[Given information]
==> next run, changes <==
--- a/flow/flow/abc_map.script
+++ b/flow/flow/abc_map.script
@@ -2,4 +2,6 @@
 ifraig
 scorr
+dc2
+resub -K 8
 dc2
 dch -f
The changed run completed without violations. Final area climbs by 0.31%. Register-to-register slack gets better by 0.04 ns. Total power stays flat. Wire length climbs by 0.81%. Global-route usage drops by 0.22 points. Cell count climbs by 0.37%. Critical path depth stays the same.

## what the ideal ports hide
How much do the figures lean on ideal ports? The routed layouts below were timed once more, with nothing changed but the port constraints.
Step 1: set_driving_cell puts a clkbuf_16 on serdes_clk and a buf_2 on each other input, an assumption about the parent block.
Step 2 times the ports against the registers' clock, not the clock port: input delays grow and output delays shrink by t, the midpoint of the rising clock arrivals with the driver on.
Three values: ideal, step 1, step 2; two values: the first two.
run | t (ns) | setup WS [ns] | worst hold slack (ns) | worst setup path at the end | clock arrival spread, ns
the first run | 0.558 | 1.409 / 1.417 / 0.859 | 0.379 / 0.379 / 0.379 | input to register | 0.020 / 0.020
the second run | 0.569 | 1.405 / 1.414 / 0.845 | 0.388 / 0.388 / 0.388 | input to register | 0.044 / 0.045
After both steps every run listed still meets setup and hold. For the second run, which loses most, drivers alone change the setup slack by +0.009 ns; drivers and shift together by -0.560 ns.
This design comes from an exercise in tuning for small area, a short achievable clock period and few clock cycles per item on the open sky130 flow, not from production work. Only simulation tests tie the RTL to the original design; equivalence was not proved. Power and IR drop assume default switching activity.

==> flow/design.v (excerpt) <==
module direct_form_iir_filter_unit #(
  parameter int MAX_FF_TAPS = 8,
  parameter int MAX_FB_TAPS = 8
) (
  input  logic                                  clk,
  input  logic                                  rst,
  input  logic                                  in_valid,
  output logic                                  in_ready,
  input  logic                                  func,
  input  logic [iirf_pkg::CIDX_W-1:0]           coef_index,
  input  logic signed [iirf_pkg::COEF_W-1:0]    coef_value,
  input  logic [iirf_pkg::SAMPLE_W-1:0]         sample,
  output logic                                  out_valid,
  input  logic                                  out_ready,
  output logic signed [iirf_pkg::OUT_W-1:0]     filtered,
  input  logic                                  cfg_valid,
  output logic                                  cfg_ready,
  input  logic [iirf_pkg::CFG_IDX_W-1:0]        cfg_index,
  input  logic [iirf_pkg::CFG_DATA_W-1:0]       cfg_data
);
==> flow/config.mk <==
export PLATFORM = sky130hd
export DESIGN_NAME = direct_form_iir_filter_unit
export DESIGN_NICKNAME = direct_form_iir_filter_unit
export VERILOG_FILES = /design/flow/design.v
export SDC_FILE = /design/flow/constraint.sdc
export NUM_CORES = 4
export LEC_CHECK = 0
export CAP_MARGIN = 20
export CORE_MARGIN = 2
export CORE_UTILIZATION = 40
export SETUP_SLACK_MARGIN = 5
export SLEW_MARGIN = 20
export TNS_END_PERCENT = 100
==> flow/constraint.sdc <==
create_clock -name core_clock -period 11.0 [get_ports {clk}]
set_input_delay 2.2000 -clock core_clock [delete_from_list [all_inputs] [get_ports {clk}]]
set_output_delay 2.2000 -clock core_clock [all_outputs]
set_load 0.01 [all_outputs]
standard.sh (not shown) runs the stock make flow with config.mk's settings and CLKGATE_MAP_FILE= SYNTH_SCRIPT=/design/flow/synth_recipe.tcl, a recipe that flattens the netlist after the stock synthesis.
==> flow/flow/run.sh <==
#!/bin/bash
# The standard layout (the standard.sh: ORFS synthesis to final layout),
# with timing repair aiming for 7 ns of setup slack instead of config.mk's 5.
set -euo pipefail
bash standard.sh SETUP_SLACK_MARGIN=7 TNS_END_PERCENT=100 finish > standard_flow.log 2>&1
Testbench counts at the start, summed over its fixed seeds: cycles 12,923, items 2,304.
==> next run, changes <==
--- a/flow/design.v
+++ b/flow/design.v
@@ -3193,29 +3193,27 @@
       m3       <= m2;
       outst    <= outst_n;
       in_ready <= in_ready_n;
     end
   end
   logic [COEF_W-1:0]   p_b, p_a;
   logic [SAMPLE_W-1:0] p_x;
   logic [Y_W-1:0]      p_y;
   logic                p_shr, p_byp;
   logic [Y_W-1:0]      y_h [8];    
   logic [7:0]          yv;         
   logic [2:0]          wp;         
-  logic [Y_W-1:0]      ylast;      
-  logic                ylneg;      
-  logic                ylovf;      
-  logic                ylv;        
-  logic [Y_W-1:0]      y_lsat;     
+  logic signed [ACC_W-1:0] ylast;     
+  logic                    ylv;       
+  logic [Y_W-1:0]          y_lsat;    
   logic                byp;
   assign byp = fbo && !shr && (fin || ((m3 || m4) && ya == wp));
   always_ff @(posedge clk) begin
     p_b   <= bco[c[2:0]];
     p_x   <= x_h[c[2:0]] & {SAMPLE_W{ffo && xv[c[2:0]] && !rst}};
     p_a   <= shr ? bco[fidx] : aco[fbi];
     p_y   <= shr ? ({16'd0, x_h[fidx], 16'd0} & {Y_W{xv[fidx] && !rst}}) :
                    (y_h[ya] & {Y_W{fbo && !byp && yv[ya] && !rst}});
     p_shr <= shr;
     p_byp <= byp && !rst;
   end
   logic [COEF_W-1:0]   s1_b;
@@ -3280,36 +3278,31 @@
                       .fbs(s2_fbs), .fbc(s2_fbc), .c12(lo_ff[12]),
                       .s(csa_s), .c(csa_c));
   always_ff @(posedge clk) begin
     rst_d <= rst;
     if (rst || rst_d) begin
       acc_s <= '0;
       acc_c <= '0;
     end else begin
       acc_s <= csa_s;
       acc_c <= {csa_c[ACC_W-1:1], lo_fb[28]};
     end
   end
-  logic [ACC_W-1:0] tot;
-  assign tot = acc_s + acc_c;
+  assign y_lsat = ((&ylast[ACC_W-1:Y_W-1]) || !(|ylast[ACC_W-1:Y_W-1])) ?
+                  ylast[Y_W-1:0] : {ylast[ACC_W-1], {(Y_W-1){!ylast[ACC_W-1]}}};
   always_ff @(posedge clk) begin
-    if (m3) begin
-      ylast <= tot[Y_W-1:0];
-      ylneg <= tot[ACC_W-1];
-      ylovf <= !((&tot[ACC_W-1:Y_W-1]) || !(|tot[ACC_W-1:Y_W-1]));
-    end
+    if (m3) ylast <= acc_s + acc_c;
     if (rst)     ylv <= 1'b0;
     else if (m3) ylv <= 1'b1;
   end
-  assign y_lsat = ylovf ? {ylneg, {(Y_W-1){!ylneg}}} : ylast;
   logic signed [Y_W-1:0] y_sat;
   assign y_sat = y_lsat;
   always_ff @(posedge clk) begin
     if (rst) begin
       m4 <= 1'b0;
       wp <= '0;
       yv <= '0;
     end else begin
       m4 <= m3;
       if (m4) begin
         wp     <= wp + 3'd1;
         yv[wp] <= 1'b1;
Effect: Die area hardly moves. Global-route usage grows by 0.73 points. Total power grows slightly. Hold slack is about the same. Setup slack got worse by 200 ps. Combinational power grows slightly. Count of clock-buffer cells in the layout grows by 9. Synthesized cell count shrinks slightly. Via count grows slightly. Maximum frequency shrinks by a few percent. Sequential power is about the same.
Testbench counts after the change, summed over its fixed seeds: cycles 12,923, items 2,304.

## what the ideal ports hide
How much do the figures lean on ideal ports? The routed layouts below were timed once more, with nothing changed but the port constraints.
Step 1: set_driving_cell puts a clkbuf_16 on clk and a buf_2 on each other input, an assumption about the parent block.
Step 2, shift: input delay + t, output delay - t, t = (earliest + latest rising clock arrival at the registers) / 2. This alone moves slack from input paths to output paths.
Slacks: no drivers / after step 1 / after step 2; pairs: no drivers / after step 1.
| run | t (ns) | slack for setup (ns) | worst hold slack (ns) | worst setup path after step 2 | latest minus earliest clock arrival (ns) |
|---|---|---|---|---|---|
| the first run | 0.982 | 6.715 / 6.425 / 5.443 | 0.325 / 0.325 / 0.325 | input to register | 0.126 / 0.126 |
| the second run | 0.990 | 6.513 / 6.525 / 5.535 | 0.326 / 0.326 / 0.326 | input to register | 0.089 / 0.089 |
After both steps every run listed still meets setup and hold. The setup slack of the first run, which loses most, moves by -0.290 ns with the drivers and by -1.272 ns with both steps.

[Try it]
Above are the lines; repeat exactly the ones from the line containing "Step 2 times" down to the line containing "the first run | 0.558", both inclusive.

[Exercise solution]
Step 2 times the ports against the registers' clock, not the clock port: input delays grow and output delays shrink by t, the midpoint of the rising clock arrivals with the driver on.
Three values: ideal, step 1, step 2; two values: the first two.
run | t (ns) | setup WS [ns] | worst hold slack (ns) | worst setup path at the end | clock arrival spread, ns
the first run | 0.558 | 1.409 / 1.417 / 0.859 | 0.379 / 0.379 / 0.379 | input to register | 0.020 / 0.020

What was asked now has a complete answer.